Who Infects Whom? Exploiting Bacterial Minicells for Targeted Virome Enrichment and Phage-Host Interaction Analysis through an Integrated Metagenomic Approach
Who Infects Whom? Exploiting Bacterial Minicells for Targeted Virome Enrichment and Phage-Host Interaction Analysis through an Integrated Metagenomic Approach
Pedramfar, A.; Ensenat, E.; Allcock, N. S.; Millard, A. D.; Galyov, E. E.
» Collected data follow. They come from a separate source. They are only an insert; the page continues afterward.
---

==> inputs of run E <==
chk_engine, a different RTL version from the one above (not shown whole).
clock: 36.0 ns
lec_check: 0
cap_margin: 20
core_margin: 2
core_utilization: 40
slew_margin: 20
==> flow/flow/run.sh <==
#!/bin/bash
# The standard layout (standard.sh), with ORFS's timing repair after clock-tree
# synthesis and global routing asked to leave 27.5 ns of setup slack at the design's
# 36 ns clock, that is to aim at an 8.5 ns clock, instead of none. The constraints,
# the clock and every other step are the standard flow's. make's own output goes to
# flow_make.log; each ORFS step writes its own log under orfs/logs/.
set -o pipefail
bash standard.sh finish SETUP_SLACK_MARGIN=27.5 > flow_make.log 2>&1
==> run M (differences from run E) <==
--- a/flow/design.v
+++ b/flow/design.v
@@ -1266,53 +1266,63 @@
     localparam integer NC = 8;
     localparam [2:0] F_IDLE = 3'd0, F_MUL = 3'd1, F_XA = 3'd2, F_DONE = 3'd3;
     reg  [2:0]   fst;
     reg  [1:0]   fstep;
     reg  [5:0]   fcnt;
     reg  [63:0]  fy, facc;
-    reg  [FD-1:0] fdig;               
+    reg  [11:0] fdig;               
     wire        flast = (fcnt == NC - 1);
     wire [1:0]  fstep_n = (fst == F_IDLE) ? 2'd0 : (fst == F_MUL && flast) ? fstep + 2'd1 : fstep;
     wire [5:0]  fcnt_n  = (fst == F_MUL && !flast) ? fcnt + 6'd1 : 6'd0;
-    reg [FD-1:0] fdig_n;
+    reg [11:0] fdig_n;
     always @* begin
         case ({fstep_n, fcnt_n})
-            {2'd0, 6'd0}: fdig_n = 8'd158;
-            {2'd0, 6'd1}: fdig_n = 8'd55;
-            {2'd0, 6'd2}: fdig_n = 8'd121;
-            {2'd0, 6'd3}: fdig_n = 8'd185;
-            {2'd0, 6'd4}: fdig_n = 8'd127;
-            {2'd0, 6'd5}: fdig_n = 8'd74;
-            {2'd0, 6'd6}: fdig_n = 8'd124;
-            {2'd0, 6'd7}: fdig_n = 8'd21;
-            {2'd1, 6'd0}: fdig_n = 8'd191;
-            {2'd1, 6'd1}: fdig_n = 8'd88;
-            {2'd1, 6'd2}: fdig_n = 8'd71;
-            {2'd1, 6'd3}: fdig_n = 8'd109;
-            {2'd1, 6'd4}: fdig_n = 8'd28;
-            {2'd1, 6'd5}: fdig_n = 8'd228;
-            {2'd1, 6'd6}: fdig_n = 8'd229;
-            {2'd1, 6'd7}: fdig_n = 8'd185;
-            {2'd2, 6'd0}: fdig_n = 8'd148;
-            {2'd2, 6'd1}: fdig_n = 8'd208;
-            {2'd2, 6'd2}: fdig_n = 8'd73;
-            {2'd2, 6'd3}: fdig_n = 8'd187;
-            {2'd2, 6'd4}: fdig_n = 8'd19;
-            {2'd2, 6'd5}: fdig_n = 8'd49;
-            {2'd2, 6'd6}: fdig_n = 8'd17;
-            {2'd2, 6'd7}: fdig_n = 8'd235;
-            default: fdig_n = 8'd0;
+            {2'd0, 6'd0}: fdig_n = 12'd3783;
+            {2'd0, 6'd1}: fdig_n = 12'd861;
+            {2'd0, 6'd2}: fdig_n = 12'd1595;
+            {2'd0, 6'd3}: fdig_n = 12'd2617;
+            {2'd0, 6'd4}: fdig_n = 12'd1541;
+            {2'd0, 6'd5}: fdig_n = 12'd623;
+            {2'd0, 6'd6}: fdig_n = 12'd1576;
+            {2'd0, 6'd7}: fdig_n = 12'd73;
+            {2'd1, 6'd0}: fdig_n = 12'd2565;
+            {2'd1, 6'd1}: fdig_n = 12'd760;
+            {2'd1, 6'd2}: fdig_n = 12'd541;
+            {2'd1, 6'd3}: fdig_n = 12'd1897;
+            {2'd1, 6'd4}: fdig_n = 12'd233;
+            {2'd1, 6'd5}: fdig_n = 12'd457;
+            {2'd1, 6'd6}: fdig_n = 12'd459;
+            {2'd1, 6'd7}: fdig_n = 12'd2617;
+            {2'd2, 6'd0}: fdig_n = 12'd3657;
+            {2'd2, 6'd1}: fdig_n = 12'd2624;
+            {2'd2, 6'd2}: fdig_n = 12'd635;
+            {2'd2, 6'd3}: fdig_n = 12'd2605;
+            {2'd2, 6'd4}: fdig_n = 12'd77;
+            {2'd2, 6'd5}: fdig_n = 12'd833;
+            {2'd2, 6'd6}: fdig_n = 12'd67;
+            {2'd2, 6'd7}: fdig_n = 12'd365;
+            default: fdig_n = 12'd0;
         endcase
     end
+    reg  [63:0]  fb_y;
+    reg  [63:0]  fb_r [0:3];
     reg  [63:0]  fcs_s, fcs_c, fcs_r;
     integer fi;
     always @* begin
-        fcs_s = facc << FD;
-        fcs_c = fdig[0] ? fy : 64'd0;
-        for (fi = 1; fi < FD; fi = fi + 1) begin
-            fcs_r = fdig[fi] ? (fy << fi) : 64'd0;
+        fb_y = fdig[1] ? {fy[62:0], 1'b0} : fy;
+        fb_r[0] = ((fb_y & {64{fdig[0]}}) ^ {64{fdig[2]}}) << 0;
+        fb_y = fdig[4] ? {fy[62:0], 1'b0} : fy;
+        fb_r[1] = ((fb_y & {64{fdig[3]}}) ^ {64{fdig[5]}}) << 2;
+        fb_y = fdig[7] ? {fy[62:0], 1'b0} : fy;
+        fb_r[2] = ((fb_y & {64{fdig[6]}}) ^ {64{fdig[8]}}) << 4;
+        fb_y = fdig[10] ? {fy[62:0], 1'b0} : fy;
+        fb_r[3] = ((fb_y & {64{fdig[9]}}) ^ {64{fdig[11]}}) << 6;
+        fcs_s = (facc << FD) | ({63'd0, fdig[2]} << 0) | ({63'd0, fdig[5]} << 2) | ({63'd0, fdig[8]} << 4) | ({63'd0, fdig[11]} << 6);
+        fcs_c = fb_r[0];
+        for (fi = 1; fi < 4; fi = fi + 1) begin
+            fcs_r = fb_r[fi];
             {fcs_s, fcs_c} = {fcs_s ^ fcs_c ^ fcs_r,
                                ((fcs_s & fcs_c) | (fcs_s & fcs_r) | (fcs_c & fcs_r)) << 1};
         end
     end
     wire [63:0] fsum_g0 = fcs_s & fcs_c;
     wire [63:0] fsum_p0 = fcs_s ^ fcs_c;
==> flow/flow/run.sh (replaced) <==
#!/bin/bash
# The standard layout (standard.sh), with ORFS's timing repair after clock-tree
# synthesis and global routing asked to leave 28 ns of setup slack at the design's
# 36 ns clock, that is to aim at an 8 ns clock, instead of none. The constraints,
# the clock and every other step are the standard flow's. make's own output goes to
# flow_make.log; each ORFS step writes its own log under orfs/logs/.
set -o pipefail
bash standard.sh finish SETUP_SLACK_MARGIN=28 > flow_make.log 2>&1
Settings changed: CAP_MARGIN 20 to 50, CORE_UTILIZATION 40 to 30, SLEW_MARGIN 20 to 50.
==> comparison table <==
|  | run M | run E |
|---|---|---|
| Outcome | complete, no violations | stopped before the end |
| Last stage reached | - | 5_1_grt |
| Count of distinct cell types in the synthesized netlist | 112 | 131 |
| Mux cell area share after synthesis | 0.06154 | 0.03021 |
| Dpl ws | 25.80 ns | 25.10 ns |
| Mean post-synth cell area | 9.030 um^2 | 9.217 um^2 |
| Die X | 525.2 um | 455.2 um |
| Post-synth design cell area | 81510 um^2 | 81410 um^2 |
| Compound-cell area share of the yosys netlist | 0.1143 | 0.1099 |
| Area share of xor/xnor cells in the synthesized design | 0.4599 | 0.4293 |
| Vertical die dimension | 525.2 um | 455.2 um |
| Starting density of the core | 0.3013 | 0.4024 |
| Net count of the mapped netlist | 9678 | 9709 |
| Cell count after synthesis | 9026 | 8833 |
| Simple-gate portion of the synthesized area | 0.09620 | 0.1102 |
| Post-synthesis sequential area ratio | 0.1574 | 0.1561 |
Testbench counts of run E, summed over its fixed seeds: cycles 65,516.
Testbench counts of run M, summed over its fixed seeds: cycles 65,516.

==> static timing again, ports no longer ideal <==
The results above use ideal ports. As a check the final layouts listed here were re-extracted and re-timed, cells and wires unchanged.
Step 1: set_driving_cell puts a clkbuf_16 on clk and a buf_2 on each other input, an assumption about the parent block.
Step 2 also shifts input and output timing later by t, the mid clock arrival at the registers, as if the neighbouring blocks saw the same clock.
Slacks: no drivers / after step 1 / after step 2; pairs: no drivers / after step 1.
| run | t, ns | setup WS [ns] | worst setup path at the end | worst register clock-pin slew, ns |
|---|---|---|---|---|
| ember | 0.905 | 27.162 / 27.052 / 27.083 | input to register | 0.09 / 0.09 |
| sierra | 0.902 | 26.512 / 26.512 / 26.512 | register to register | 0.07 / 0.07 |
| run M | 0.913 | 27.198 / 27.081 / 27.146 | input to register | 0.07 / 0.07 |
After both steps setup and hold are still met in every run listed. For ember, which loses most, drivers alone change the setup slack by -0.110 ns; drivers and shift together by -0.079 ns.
From an optimization exercise on the open Yosys and OpenROAD flow, aimed at small area and a short achievable clock period; shortcuts taken in it are not production practice.
No functional check of the RTL was part of this run.
No activity file was given, so power comes from the tool's default toggle rates.

<file path="flow/flow/downsize.tcl">
# Swap every combinational cell of the synthesized netlist for the smallest
# cell of its family (same function and pins, lowest drive strength), so that
# timing repair later upsizes only where the paths need it.
read_db $::env(SYNTH_ODB)
set db [ord::get_db]
set fam [dict create]
foreach lib [$db getLibs] {
  foreach m [$lib getMasters] {
    set n [$m getName]
    if {![regexp {^(sky130_fd_sc_hd__[a-z0-9]+)_([0-9]+)$} $n -> base drv]} continue
    if {[string match "*lpflow*" $n] || [string match "*probe*" $n]} continue
    set a [expr {[$m getWidth] * [$m getHeight]}]
    if {![dict exists $fam $base] || $a < [lindex [dict get $fam $base] 1]} {
      dict set fam $base [list $m $a]
    }
  }
}
set swapped 0
foreach inst [[[$db getChip] getBlock] getInsts] {
  set m [$inst getMaster]
  set n [$m getName]
  if {![regexp {^(sky130_fd_sc_hd__[a-z0-9]+)_([0-9]+)$} $n -> base drv]} continue
  if {[string match "*df*" $base] || [string match "*conb*" $base]} continue
  if {![dict exists $fam $base]} continue
  set nm [lindex [dict get $fam $base] 0]
  if {[$nm getName] ne $n} {
    $inst swapMaster $nm
    incr swapped
  }
}
puts "downsize: swapped $swapped cells"
write_db $::env(SYNTH_ODB)
</file>
<file path="flow/constraint.sdc">
create_clock -name core_clock -period 8.0 [get_ports {clk}]
set_input_delay 1.6000 -clock core_clock [delete_from_list [all_inputs] [get_ports {clk}]]
set_output_delay 1.6000 -clock core_clock [all_outputs]
set_load 0.01 [all_outputs]
</file>
<file path="flow/standard.sh">
#!/bin/bash
# synth_recipe.tcl (not shown) runs the flow's synth.tcl, then flattens the netlist and writes it again
# the make line also repeats each setting of config.mk as NAME=value (left out here)
make -C /OpenROAD-flow-scripts/flow DESIGN_CONFIG=/design/flow/config.mk WORK_HOME=/design/flow/orfs CLKGATE_MAP_FILE= SYNTH_SCRIPT=/design/flow/synth_recipe.tcl "${@:-finish}"
</file>
<file path="flow/config.mk">
export PLATFORM = sky130hd
export DESIGN_NAME = fx_step_eval
export DESIGN_NICKNAME = fx_step_eval
export VERILOG_FILES = /design/flow/design.v
export SDC_FILE = /design/flow/constraint.sdc
export NUM_CORES = 4
export LEC_CHECK = 0
export CAP_MARGIN = 40
export CORE_AREA = 5 5 375 85
export DIE_AREA = 0 0 380 90
export PLACE_DENSITY = 0.75
export SETUP_SLACK_MARGIN = 4.6
export SLEW_MARGIN = 20
export SYNTH_HIERARCHICAL = 1
</file>
<file path="flow/flow/run.sh">
#!/bin/bash
# Standard synthesis, then every combinational cell set to its smallest size,
# then the standard layout with 1x buffers on the ports.
set -euo pipefail
RES=orfs/results/sky130hd/fx_step_eval/base
bash standard.sh synth > synth.log 2>&1
SYNTH_ODB=$RES/1_synth.odb openroad -no_init -exit flow/downsize.tcl > downsize.log 2>&1
bash standard.sh BUFFER_PORTS_ARGS="-buffer_cell sky130_fd_sc_hd__buf_1" finish > layout.log 2>&1
</file>
Background: an optimization exercise with open tools, aiming at small area, a short achievable clock period and few clock cycles. Do not read the settings as production practice.
At most, simulation tests tie the RTL to the original design; equivalence was not proved.

==> inputs of run a <==
==> flow/design.v <==
module cvu (
    input  wire        clk,
    input  wire        rst,             
    input  wire        ctrl_bind,
    input  wire        ctrl_release,
    input  wire        ctrl_snap,
    input  wire [1:0]  cfg_mode,
    input  wire [5:0]  cfg_width_m1,
    input  wire        cfg_refin,
    input  wire        cfg_refout,
    input  wire [63:0] cfg_poly,
    input  wire [63:0] cfg_init,
    input  wire [63:0] cfg_xorout,
    input  wire        clr_res_valid,
    input  wire        clr_res_ovr,
    input  wire        in_valid,
    output wire        in_ready,
    input  wire [63:0] in_data,
    input  wire [2:0]  in_nbytes_m1,    
    input  wire        in_end,          
    input  wire        in_close,        
    input  wire        in_abort,        
    output reg         bound,
    output reg         pending,
    output reg         res_valid,
    output reg         res_ovr,
    output reg         res_invalid,
    output reg  [1:0]  status,
    output reg  [63:0] result,
    output reg  [63:0] res_bytes,
    output reg  [31:0] res_units
);
    localparam [1:0] ST_OK        = 2'd0;
    localparam [1:0] ST_BUSY      = 2'd1;
    localparam [1:0] ST_BAD_PARAM = 2'd2;
    reg  [63:0] poly_q;
    reg  [63:0] init_q;
    reg  [63:0] xorout_q;
    reg  [63:0] ci_q;         
    reg  [5:0]  wm1_q;
    reg         refin_q;
    reg         refout_q;
    reg  [31:0] g_q;          
    reg  [63:0] crc;          
    reg  [63:0] bak;          
    reg  [63:0] cnt_bytes;    
    reg  [31:0] cnt_units;    
    reg         inv_q;        
    reg         snap_def;     
    reg         in_unit;      
    reg  [63:0] d_q;
    reg  [2:0]  nb_q;
    reg         end_q;
    reg         close_q;
    reg         cap;          
    reg  [1:0]  ph;           
    reg         hi_pend;      
    reg         su_a;         
    reg         su_b;         
    reg  [4:0]  su_cnt;
    reg  [5:0]  b_wm1;
    reg  [63:0] b_poly, b_init, b_xorout;
    reg  [31:0] b_g;
    reg         b_refin, b_refout;
    always @(*) begin
        case (cfg_mode)
            2'd0: begin
                b_wm1 = 6'd31; b_poly = 64'h0000_0000_04C1_1DB7;
                b_init = 64'h0000_0000_FFFF_FFFF; b_xorout = 64'h0000_0000_FFFF_FFFF;
                b_refin = 1'b1; b_refout = 1'b1; b_g = 32'h826880EF;
            end
            2'd1: begin
                b_wm1 = 6'd31; b_poly = 64'h0000_0000_1EDC_6F41;
                b_init = 64'h0000_0000_FFFF_FFFF; b_xorout = 64'h0000_0000_FFFF_FFFF;
                b_refin = 1'b1; b_refout = 1'b1; b_g = 32'h8FC8E57B;
            end
            2'd2: begin
                b_wm1 = 6'd63; b_poly = 64'h42F0_E1EB_A9EA_3693;
                b_init = 64'h0; b_xorout = 64'h0;
                b_refin = 1'b0; b_refout = 1'b0; b_g = 32'hABC694E8;
            end
            default: begin
                b_wm1 = cfg_width_m1; b_poly = cfg_poly;
                b_init = cfg_init; b_xorout = cfg_xorout;
                b_refin = cfg_refin; b_refout = cfg_refout; b_g = 32'd0;
            end
        endcase
    end
    wire [63:0] legal_mask = {64{1'b1}} >> (6'd63 - cfg_width_m1);
    wire        bad_param  = (cfg_mode == 2'd3) &&
                             ((cfg_width_m1 < 6'd7) ||
                              |(cfg_poly   & ~legal_mask) ||
                              |(cfg_init   & ~legal_mask) ||
                              |(cfg_xorout & ~legal_mask));
    function [31:0] rev32(input [31:0] x);
        integer k;
        begin
            for (k = 0; k < 32; k = k + 1) rev32[k] = x[31 - k];
        end
    endfunction
    function [63:0] rev64(input [63:0] x);
        integer k;
        begin
            for (k = 0; k < 64; k = k + 1) rev64[k] = x[63 - k];
        end
    endfunction
    wire [63:0] crc_l = crc << (~wm1_q);
    reg  [63:0] wmask;
    integer     mi;
    always @(*) begin
        for (mi = 0; mi < 64; mi = mi + 1) wmask[mi] = (mi <= wm1_q);
    end
    wire [63:0] close_crc = (refout_q ? rev64(crc_l) : (crc & wmask)) ^ xorout_q;
    wire setup   = su_a | su_b;
    wire fed_st  = bound & (~pending | ~in_unit);      
    wire rdy_fed = cap & ~setup &
                   (~end_q | (nb_q[2] ? (ph == 2'd2) : (ph == 2'd1)));
    assign in_ready = ~fed_st | rdy_fed;
    wire beat = in_valid & in_ready;
    wire feed = beat & fed_st;
    wire eng_run  = cap & fed_st & ~setup;
    wire proc_lo  = eng_run & (ph == 2'd0);
    wire proc_hie = eng_run & end_q & (ph == 2'd1) & nb_q[2];
    wire proc     = proc_lo | proc_hie | hi_pend;
    wire [31:0] chunk = proc_lo ? d_q[31:0] : d_q[63:32];
    wire [1:0]  mm1   = (proc_lo & nb_q[2]) ? 2'd3 : nb_q[1:0];    
    wire [31:0] dsw   = refin_q ? rev32(chunk)
                                : {chunk[7:0], chunk[15:8], chunk[23:16], chunk[31:24]};
    wire [31:0] a0    = crc_l[63:32] ^ dsw;
    reg  [31:0] av;       
    reg  [31:0] tv;       
    reg  [63:0] shv;      
    reg  [63:0] eng;      
    reg         tb;
    integer     ek, ei, en;
    always @(*) begin
        case (mm1)
            2'd0: begin av = {24'd0, a0[31:24]}; shv = {crc[55:0], 8'd0};  end
            2'd1: begin av = {16'd0, a0[31:16]}; shv = {crc[47:0], 16'd0}; end
            2'd2: begin av = {8'd0,  a0[31:8]};  shv = {crc[39:0], 24'd0}; end
            default: begin av = a0;              shv = {crc[31:0], 32'd0}; end
        endcase
        for (ek = 0; ek < 32; ek = ek + 1) begin
            tb = av[31 - ek];
            for (ei = 0; ei < ek; ei = ei + 1)
                tb = tb ^ (g_q[31 - (ek - ei)] & av[31 - ei]);
            tv[31 - ek] = tb;
        end
        for (en = 0; en < 64; en = en + 1) begin
            tb = shv[en];
            for (ek = 0; ek < 32; ek = ek + 1)
                if (en - 31 + ek >= 0 && en - 31 + ek < 64)
                    tb = tb ^ (tv[31 - ek] & poly_q[en - 31 + ek]);
            eng[en] = tb;
        end
    end
    reg         g_new;
    integer     gi;
    always @(*) begin
        g_new = (su_cnt == 5'd0);
        for (gi = 1; gi < 32; gi = gi + 1)
            g_new = g_new ^ (crc_l[64 - gi] & g_q[gi - 1]);
    end
    reg  [63:0] s1_bytes;
    reg  [31:0] s1_units;
    reg         s1_pending, s1_in_unit, s1_snap_def, s1_inv;
    reg         close_now, close_init, aborted;
    reg  [63:0] close_bytes;
    reg  [31:0] close_units;
    reg         close_inv;
    always @(*) begin
        s1_bytes    = cnt_bytes;
        s1_units    = cnt_units;
        s1_pending  = pending;
        s1_snap_def = snap_def;
        s1_inv      = inv_q;
        s1_in_unit  = beat ? ~in_end : in_unit;
        close_now   = 1'b0;
        close_init  = 1'b0;
        aborted     = 1'b0;
        close_bytes = cnt_bytes;
        close_units = cnt_units;
        close_inv   = inv_q;
        if (feed) begin
            s1_pending = 1'b0;
            s1_bytes   = cnt_bytes + {61'd0, nb_q} + 64'd1;
            if (end_q) begin
                s1_units = cnt_units + 32'd1;
                if (close_q || snap_def) close_now = 1'b1;
            end
        end
        if (close_now) begin
            close_bytes = s1_bytes;
            close_units = s1_units;
            close_inv   = s1_inv;
            s1_bytes    = 64'd0;
            s1_units    = 32'd0;
            s1_inv      = 1'b0;
            s1_snap_def = 1'b0;
        end
        if (in_abort) begin
            s1_in_unit = 1'b0;
            if (bound) begin
                aborted = 1'b1;
                s1_inv  = 1'b1;
                if (s1_snap_def) begin
                    close_now   = 1'b1;
                    close_init  = 1'b1;
                    close_bytes = s1_bytes;
                    close_units = s1_units;
                    close_inv   = s1_inv;
                    s1_bytes    = 64'd0;
                    s1_units    = 32'd0;
                    s1_inv      = 1'b0;
                    s1_snap_def = 1'b0;
                end
            end
        end
        if (ctrl_snap && bound && !close_now) begin
            if (!s1_pending && s1_in_unit) begin
                s1_snap_def = 1'b1;
            end else begin
                close_now   = 1'b1;
                close_init  = aborted;
                close_bytes = s1_bytes;
                close_units = s1_units;
                close_inv   = s1_inv;
                s1_bytes    = 64'd0;
                s1_units    = 32'd0;
                s1_inv      = 1'b0;
            end
        end
    end
    wire        sel_ci   = (close_init & ~su_a) | su_b;
    wire        sel_bak  = (ph != 2'd0) & ~rdy_fed;
    wire [63:0] close_val = sel_ci ? ci_q : (sel_bak ? bak : close_crc);
    wire        restart  = close_now | aborted | (ctrl_release & bound);
    wire        bind_ok  = ctrl_bind & ~bound & ~bad_param;
    always @(posedge clk) begin
        d_q     <= in_data;
        nb_q    <= in_nbytes_m1;
        end_q   <= in_end;
        close_q <= in_close;
        if (rst) begin
            bound       <= 1'b0;
            pending     <= 1'b0;
            res_valid   <= 1'b0;
            res_ovr     <= 1'b0;
            res_invalid <= 1'b0;
            status      <= ST_OK;
            result      <= 64'd0;
            res_bytes   <= 64'd0;
            res_units   <= 32'd0;
            cnt_bytes   <= 64'd0;
            cnt_units   <= 32'd0;
            inv_q       <= 1'b0;
            snap_def    <= 1'b0;
            in_unit     <= 1'b0;
            cap         <= 1'b0;
            ph          <= 2'd0;
            hi_pend     <= 1'b0;
            su_a        <= 1'b0;
            su_b        <= 1'b0;
        end else begin
            cnt_bytes <= s1_bytes;
            cnt_units <= s1_units;
            pending   <= s1_pending;
            snap_def  <= s1_snap_def;
            inv_q     <= s1_inv;
            in_unit   <= s1_in_unit;
            cap     <= in_valid & ~in_ready;
            hi_pend <= feed & ~end_q & nb_q[2] & ~aborted & ~ctrl_release;
            if (beat | restart | ~cap)
                ph <= 2'd0;
            else if (proc & end_q)
                ph <= ph + 2'd1;
            if (ph == 2'd0) bak <= close_crc;
            if (su_a)
                crc <= poly_q;
            else if (su_b) begin
                if (su_cnt == 5'd31) crc <= init_q;
            end else if (close_now | aborted)
                crc <= init_q;
            else if (proc)
                crc <= eng;
            if (su_a) begin
                ci_q   <= close_crc;
                su_a   <= 1'b0;
                su_b   <= 1'b1;
                su_cnt <= 5'd0;
            end else if (su_b) begin
                g_q    <= {g_q[30:0], g_new};
                su_cnt <= su_cnt + 5'd1;
                if (su_cnt == 5'd31) su_b <= 1'b0;
            end
            if (clr_res_valid) res_valid <= 1'b0;
            if (clr_res_ovr)   res_ovr   <= 1'b0;
            if (close_now) begin
                result      <= close_val;
                res_bytes   <= close_bytes;
                res_units   <= close_units;
                res_invalid <= close_inv;
                res_valid   <= 1'b1;
                if (res_valid && !clr_res_valid) res_ovr <= 1'b1;
            end
            if (ctrl_bind) begin
                if (bound) begin
                    status <= ST_BUSY;
                end else if (bad_param) begin
                    status <= ST_BAD_PARAM;
                end else begin
                    status    <= ST_OK;
                    bound     <= 1'b1;
                    pending   <= 1'b1;
                    wm1_q     <= b_wm1;
                    refin_q   <= b_refin;
                    refout_q  <= b_refout;
                    xorout_q  <= b_xorout;
                    poly_q    <= b_poly;
                    init_q    <= b_init;
                    g_q       <= b_g;
                    ci_q      <= 64'd0;
                    crc       <= b_init;
                    su_a      <= (cfg_mode == 2'd3);
                    su_b      <= 1'b0;
                    cnt_bytes <= 64'd0;
                    cnt_units <= 32'd0;
                    inv_q     <= 1'b0;
                    snap_def  <= 1'b0;
                end
            end else if (ctrl_release) begin
                if (bound) begin
                    status   <= ST_OK;
                    bound    <= 1'b0;
                    pending  <= 1'b0;
                    snap_def <= 1'b0;
                    inv_q    <= 1'b0;
                    su_a     <= 1'b0;
                    su_b     <= 1'b0;
                end else begin
                    status <= ST_BAD_PARAM;
                end
            end
        end
    end
endmodule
AbstractLinking bacteriophages (phages) to their hosts remains a fundamental challenge to understanding microbial ecology, viral evolution, and horizontal gene transfer. Although phages are the most abundant biological entities on Earth, the majority of them remain uncharacterized due to the lack of efficient host-linking approaches. Traditional methods, such as plaque assays, have significant limitations as they depend on visible lysis and therefore fail to detect phages that do not form plaques. Conversely, shotgun metagenomics can recover viral genomes directly from environmental samples; however, it cannot directly link phages to their bacterial hosts. In this study, we addressed this limitation by tackling the critical question of who infects whom? through the development of a novel, culture-independent approach that utilises an anucleate bacterial minicells-based platform to enrich for phages capable of infecting a target bacterial host. To validate our approach, purified Escherichia coli minicells were exposed to a concentrated viral fraction derived from sewage samples. Genomic DNA from phages that successfully infected and interacted with the E. coli minicells was isolated, amplified, and sequenced. Metagenomic analysis revealed a distinct E. coli-specific virome, including several putatively novel phage species and genera. This platform effectively bridges the gap between culture-dependent and metagenomic methods, providing a scalable, host-targeted tool for identifying phage-host pairs. Our approach also opens new opportunities for studying phage-host interaction networks in complex microbial ecosystems and enhances our ability to investigate viral diversity, host specificity, and the ecological roles of phages in natural environments.